*** Opening Task data ***

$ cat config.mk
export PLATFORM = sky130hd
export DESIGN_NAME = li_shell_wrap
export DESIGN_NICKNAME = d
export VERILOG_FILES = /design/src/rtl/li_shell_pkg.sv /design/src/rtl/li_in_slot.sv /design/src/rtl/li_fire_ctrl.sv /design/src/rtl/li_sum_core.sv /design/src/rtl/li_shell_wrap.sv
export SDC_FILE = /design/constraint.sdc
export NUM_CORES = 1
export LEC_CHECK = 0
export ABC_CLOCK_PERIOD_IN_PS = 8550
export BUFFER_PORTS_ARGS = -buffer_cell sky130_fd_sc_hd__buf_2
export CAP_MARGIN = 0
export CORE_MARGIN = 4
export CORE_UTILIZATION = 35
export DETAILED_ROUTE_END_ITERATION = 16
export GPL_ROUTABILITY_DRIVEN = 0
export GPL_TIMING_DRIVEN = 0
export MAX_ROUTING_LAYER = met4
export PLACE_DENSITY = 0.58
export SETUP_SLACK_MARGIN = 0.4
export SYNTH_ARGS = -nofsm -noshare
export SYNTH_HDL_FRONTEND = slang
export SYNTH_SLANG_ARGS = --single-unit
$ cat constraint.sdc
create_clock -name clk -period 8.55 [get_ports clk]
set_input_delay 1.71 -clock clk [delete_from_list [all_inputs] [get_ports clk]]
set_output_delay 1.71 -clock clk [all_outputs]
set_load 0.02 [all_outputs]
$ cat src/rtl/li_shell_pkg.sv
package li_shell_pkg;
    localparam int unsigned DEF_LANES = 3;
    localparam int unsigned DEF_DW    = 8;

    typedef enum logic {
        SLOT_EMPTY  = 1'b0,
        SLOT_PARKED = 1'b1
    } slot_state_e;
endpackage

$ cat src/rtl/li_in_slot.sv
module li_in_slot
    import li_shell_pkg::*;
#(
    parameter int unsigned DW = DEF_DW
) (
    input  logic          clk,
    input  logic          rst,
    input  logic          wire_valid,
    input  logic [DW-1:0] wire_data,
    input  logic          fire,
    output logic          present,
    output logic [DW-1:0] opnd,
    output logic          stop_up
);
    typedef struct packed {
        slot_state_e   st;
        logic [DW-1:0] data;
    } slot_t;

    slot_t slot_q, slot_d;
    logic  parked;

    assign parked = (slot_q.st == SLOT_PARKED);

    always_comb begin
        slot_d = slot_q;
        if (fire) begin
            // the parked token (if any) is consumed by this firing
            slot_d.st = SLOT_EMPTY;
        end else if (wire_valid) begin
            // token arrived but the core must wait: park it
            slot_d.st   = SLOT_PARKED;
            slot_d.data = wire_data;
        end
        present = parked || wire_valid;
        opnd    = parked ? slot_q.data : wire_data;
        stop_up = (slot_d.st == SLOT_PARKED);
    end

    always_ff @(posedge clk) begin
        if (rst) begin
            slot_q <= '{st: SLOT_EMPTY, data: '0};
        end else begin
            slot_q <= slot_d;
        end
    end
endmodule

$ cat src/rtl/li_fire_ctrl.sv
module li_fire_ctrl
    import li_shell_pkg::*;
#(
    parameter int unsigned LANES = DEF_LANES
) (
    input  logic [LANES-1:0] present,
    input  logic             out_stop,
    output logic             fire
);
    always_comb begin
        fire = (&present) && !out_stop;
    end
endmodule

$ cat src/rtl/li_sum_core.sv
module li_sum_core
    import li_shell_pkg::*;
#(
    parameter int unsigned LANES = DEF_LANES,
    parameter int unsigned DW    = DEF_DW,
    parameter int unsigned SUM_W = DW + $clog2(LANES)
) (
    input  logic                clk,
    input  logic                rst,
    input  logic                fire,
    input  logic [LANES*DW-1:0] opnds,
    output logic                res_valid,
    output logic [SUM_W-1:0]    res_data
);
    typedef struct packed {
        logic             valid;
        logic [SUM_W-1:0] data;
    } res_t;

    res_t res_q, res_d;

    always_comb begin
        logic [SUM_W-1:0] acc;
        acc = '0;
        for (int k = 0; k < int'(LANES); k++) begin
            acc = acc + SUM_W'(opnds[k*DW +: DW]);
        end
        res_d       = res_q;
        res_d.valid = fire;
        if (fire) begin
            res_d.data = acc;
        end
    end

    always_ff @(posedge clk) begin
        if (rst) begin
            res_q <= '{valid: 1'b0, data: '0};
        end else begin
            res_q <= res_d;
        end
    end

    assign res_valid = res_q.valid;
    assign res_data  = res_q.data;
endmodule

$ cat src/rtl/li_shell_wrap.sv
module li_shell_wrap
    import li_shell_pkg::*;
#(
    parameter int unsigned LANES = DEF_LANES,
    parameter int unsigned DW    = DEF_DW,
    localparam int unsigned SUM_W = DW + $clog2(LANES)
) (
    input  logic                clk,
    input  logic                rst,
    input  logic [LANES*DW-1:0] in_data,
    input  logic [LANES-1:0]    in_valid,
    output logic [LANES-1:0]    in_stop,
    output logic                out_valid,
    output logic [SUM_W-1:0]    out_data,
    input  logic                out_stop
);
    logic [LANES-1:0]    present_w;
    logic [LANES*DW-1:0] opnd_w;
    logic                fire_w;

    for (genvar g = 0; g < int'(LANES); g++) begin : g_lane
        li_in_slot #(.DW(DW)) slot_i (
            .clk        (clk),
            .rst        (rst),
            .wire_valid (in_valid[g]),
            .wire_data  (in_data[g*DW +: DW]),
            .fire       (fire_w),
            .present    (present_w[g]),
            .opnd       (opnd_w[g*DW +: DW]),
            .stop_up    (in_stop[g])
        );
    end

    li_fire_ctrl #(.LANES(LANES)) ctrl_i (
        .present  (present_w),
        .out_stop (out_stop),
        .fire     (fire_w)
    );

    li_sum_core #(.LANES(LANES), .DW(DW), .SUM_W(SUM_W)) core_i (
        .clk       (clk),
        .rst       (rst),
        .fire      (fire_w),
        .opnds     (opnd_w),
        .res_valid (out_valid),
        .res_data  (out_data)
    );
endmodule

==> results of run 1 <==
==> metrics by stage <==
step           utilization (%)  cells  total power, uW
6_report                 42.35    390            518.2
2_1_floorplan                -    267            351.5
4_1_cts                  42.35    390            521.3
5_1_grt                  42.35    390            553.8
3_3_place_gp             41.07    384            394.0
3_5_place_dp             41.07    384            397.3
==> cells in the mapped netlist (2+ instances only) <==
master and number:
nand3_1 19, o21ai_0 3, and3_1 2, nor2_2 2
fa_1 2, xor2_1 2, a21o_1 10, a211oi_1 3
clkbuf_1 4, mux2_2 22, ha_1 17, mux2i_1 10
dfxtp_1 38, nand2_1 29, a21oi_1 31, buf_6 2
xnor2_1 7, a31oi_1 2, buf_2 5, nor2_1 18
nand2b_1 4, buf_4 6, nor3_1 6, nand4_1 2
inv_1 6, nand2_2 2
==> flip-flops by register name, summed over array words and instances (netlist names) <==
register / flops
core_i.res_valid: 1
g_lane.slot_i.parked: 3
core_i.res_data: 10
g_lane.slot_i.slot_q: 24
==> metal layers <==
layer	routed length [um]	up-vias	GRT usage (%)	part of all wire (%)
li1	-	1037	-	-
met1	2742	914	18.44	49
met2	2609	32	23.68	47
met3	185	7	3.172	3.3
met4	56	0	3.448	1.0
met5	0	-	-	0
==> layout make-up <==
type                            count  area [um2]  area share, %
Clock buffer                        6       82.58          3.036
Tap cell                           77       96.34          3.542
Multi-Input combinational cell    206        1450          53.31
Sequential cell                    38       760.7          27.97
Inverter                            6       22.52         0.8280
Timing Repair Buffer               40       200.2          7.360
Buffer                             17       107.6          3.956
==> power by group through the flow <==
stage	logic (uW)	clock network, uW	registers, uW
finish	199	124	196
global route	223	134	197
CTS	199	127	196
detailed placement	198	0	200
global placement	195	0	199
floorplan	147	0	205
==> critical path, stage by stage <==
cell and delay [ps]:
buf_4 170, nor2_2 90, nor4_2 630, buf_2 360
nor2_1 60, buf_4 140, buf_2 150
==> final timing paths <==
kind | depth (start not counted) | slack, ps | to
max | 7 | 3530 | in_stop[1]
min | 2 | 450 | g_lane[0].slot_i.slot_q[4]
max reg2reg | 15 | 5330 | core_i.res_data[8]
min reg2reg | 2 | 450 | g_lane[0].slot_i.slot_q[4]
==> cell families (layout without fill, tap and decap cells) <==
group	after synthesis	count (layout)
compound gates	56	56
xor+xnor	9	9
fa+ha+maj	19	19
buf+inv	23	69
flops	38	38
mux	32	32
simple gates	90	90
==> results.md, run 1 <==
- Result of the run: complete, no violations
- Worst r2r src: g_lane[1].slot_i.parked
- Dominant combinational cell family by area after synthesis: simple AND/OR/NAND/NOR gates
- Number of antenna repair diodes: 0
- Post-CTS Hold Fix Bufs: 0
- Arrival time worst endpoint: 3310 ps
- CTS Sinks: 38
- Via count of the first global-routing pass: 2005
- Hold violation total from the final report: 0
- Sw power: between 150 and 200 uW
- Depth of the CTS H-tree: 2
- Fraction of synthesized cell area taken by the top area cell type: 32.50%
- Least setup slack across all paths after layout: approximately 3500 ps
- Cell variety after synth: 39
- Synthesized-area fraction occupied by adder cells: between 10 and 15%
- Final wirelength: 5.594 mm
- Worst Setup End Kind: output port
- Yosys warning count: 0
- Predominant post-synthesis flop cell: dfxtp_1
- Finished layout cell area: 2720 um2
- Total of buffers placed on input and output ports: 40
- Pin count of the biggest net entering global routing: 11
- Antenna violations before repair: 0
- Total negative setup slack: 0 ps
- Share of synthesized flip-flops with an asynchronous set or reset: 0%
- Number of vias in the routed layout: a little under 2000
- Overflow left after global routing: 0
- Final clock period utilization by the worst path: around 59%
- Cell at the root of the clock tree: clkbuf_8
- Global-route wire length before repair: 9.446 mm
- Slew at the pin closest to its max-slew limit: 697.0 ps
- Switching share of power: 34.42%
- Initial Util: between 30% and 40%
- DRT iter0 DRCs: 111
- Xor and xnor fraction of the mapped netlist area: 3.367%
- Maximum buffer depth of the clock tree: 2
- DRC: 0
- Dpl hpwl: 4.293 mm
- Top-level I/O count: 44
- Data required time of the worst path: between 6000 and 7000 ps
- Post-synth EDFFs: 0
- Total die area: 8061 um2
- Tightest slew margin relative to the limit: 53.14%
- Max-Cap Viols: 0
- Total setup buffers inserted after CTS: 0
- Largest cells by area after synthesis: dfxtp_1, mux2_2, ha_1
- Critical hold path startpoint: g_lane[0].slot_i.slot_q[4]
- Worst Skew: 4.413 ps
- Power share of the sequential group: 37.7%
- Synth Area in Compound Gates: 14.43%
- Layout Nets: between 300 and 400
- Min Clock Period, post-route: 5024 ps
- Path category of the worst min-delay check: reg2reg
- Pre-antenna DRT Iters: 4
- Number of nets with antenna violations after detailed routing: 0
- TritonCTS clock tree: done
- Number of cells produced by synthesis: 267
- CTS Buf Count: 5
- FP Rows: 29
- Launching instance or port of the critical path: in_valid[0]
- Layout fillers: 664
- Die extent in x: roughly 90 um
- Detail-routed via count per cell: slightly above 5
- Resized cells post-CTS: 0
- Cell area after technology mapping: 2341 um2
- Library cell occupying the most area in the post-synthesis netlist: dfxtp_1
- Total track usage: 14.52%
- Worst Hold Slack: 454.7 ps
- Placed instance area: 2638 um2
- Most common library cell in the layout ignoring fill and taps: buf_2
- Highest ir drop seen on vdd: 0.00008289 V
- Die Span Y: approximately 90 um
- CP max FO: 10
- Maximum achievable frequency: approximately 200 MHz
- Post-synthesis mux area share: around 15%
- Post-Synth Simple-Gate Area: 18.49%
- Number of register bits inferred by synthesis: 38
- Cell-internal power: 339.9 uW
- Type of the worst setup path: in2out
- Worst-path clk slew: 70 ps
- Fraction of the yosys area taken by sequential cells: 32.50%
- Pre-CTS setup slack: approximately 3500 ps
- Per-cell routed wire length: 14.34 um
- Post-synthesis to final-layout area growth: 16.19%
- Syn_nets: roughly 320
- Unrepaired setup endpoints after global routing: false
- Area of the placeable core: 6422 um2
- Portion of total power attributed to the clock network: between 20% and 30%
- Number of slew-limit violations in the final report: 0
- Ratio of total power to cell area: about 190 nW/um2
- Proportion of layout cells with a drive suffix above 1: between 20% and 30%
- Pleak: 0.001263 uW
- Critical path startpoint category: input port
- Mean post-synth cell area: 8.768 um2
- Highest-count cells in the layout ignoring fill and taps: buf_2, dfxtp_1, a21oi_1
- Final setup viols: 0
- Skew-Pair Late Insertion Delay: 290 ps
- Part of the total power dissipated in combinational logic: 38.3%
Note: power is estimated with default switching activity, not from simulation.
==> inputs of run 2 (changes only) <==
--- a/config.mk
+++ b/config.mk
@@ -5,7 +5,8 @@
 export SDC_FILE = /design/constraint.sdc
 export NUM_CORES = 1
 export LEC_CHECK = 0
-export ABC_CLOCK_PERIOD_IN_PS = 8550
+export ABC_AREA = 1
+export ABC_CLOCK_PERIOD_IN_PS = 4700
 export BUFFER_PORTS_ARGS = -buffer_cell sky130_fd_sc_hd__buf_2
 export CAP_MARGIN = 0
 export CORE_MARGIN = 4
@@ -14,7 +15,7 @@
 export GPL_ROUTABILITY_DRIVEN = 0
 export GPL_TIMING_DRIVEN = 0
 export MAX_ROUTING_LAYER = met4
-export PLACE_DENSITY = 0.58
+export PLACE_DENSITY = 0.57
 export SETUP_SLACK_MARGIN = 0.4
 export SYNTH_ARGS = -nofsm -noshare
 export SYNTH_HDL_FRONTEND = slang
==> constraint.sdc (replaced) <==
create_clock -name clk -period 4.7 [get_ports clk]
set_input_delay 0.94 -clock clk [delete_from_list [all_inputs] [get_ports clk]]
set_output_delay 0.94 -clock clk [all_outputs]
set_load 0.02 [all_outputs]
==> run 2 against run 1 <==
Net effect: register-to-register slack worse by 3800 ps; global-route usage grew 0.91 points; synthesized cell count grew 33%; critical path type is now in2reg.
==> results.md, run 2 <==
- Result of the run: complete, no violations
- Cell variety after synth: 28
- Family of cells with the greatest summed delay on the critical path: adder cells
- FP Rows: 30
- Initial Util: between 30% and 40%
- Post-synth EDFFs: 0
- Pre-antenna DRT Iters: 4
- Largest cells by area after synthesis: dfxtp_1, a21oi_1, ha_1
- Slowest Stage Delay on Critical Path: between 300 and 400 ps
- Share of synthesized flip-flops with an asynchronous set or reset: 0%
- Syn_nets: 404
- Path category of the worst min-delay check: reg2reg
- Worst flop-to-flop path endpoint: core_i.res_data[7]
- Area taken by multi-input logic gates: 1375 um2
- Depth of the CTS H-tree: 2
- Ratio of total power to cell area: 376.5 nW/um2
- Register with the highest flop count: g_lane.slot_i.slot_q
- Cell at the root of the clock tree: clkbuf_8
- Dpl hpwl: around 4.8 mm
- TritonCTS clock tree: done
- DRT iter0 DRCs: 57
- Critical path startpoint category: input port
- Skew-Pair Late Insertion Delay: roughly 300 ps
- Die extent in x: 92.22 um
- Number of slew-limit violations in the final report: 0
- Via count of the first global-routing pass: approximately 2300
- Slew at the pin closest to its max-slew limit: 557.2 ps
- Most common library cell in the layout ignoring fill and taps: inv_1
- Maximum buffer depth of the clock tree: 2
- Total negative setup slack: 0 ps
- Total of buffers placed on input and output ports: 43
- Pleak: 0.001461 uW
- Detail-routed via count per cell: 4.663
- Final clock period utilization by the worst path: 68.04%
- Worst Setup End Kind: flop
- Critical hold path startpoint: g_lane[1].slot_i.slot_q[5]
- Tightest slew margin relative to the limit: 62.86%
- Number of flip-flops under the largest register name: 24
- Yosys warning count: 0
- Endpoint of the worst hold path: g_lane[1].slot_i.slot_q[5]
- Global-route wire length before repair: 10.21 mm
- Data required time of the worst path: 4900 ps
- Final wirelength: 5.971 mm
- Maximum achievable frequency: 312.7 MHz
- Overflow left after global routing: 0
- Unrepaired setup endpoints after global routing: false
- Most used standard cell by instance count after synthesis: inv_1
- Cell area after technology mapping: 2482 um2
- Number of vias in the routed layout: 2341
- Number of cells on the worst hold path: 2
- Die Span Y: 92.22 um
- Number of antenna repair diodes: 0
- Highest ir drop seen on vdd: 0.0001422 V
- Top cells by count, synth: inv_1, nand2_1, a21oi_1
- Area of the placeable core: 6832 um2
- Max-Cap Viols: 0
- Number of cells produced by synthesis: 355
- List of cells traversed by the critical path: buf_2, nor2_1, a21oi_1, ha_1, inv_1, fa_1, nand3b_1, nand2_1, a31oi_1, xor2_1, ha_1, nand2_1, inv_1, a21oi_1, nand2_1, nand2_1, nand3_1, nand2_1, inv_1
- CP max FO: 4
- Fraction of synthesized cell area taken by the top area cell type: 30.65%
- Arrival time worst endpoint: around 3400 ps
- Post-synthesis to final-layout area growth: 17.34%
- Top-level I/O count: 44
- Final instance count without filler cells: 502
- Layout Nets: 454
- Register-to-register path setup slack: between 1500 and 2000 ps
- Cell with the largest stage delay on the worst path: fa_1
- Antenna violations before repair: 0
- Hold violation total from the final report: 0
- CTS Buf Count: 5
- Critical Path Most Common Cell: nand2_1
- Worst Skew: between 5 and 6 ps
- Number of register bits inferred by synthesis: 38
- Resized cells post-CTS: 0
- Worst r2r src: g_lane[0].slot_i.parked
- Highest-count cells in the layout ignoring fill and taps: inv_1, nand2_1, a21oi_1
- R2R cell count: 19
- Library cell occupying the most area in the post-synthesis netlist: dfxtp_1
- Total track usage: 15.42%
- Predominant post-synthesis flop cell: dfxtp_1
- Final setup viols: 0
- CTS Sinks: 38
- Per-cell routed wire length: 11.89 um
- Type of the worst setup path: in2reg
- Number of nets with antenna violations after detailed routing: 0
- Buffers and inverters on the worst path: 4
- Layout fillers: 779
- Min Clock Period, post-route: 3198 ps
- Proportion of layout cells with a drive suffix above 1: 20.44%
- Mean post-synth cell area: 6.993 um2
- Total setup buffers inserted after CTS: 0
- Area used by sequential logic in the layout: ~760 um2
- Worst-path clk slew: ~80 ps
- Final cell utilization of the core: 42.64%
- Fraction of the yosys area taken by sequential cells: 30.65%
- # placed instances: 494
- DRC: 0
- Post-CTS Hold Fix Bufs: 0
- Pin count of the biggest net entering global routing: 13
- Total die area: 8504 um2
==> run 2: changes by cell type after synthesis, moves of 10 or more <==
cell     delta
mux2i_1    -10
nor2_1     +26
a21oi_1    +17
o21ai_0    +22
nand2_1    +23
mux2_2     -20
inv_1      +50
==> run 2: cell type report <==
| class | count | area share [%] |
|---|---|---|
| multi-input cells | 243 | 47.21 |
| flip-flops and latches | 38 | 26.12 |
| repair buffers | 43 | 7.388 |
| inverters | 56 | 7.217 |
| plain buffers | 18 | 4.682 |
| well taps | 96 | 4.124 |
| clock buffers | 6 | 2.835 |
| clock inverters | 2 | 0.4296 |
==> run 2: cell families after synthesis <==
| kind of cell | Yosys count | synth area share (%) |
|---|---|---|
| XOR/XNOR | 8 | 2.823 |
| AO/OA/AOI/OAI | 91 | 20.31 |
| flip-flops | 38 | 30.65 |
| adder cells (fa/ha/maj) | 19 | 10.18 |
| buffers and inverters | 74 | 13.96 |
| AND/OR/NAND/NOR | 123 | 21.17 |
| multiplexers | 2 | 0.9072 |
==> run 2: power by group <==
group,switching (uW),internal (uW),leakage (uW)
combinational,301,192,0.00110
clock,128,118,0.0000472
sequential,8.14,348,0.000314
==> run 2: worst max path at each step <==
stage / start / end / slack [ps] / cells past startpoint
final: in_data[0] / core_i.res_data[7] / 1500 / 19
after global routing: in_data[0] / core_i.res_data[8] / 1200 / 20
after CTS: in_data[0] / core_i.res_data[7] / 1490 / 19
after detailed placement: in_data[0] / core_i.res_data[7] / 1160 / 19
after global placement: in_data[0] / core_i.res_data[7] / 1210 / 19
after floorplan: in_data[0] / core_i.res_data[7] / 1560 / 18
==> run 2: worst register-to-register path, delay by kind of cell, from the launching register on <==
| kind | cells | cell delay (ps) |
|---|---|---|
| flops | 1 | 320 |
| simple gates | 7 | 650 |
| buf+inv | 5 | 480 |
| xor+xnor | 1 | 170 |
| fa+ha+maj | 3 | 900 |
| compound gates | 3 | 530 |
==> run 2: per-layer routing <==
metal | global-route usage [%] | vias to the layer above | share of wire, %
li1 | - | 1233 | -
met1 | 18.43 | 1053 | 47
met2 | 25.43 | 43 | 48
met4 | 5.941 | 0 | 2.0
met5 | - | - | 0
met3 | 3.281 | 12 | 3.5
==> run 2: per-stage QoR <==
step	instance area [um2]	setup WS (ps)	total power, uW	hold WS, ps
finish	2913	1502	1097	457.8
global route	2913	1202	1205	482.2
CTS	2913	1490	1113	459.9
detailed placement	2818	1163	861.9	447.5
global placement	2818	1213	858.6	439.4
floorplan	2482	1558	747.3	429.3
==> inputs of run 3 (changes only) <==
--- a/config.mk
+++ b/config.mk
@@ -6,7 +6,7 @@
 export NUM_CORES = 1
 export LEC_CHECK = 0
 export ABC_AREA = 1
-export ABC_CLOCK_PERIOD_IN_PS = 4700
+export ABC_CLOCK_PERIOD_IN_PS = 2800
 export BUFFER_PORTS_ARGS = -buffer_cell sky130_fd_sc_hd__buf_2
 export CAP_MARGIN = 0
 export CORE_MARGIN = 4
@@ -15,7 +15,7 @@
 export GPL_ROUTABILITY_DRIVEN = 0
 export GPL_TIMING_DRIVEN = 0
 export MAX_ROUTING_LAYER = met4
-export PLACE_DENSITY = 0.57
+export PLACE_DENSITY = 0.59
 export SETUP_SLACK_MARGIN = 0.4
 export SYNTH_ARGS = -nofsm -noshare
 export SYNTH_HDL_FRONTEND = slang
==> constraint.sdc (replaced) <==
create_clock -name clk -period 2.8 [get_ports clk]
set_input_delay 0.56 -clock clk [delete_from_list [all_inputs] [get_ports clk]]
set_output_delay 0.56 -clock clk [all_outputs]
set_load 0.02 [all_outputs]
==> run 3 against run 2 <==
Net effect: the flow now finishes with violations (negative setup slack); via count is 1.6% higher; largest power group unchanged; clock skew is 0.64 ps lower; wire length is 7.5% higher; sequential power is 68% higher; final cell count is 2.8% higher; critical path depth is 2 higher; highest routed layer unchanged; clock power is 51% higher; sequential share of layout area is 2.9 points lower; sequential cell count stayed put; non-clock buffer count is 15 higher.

*** Closing Task data ***

» **Prompt**
Task for the records above: copy every line in which the word "seen" occurs.

» **Reply**
- Highest ir drop seen on vdd: 0.00008289 V
- Highest ir drop seen on vdd: 0.0001422 V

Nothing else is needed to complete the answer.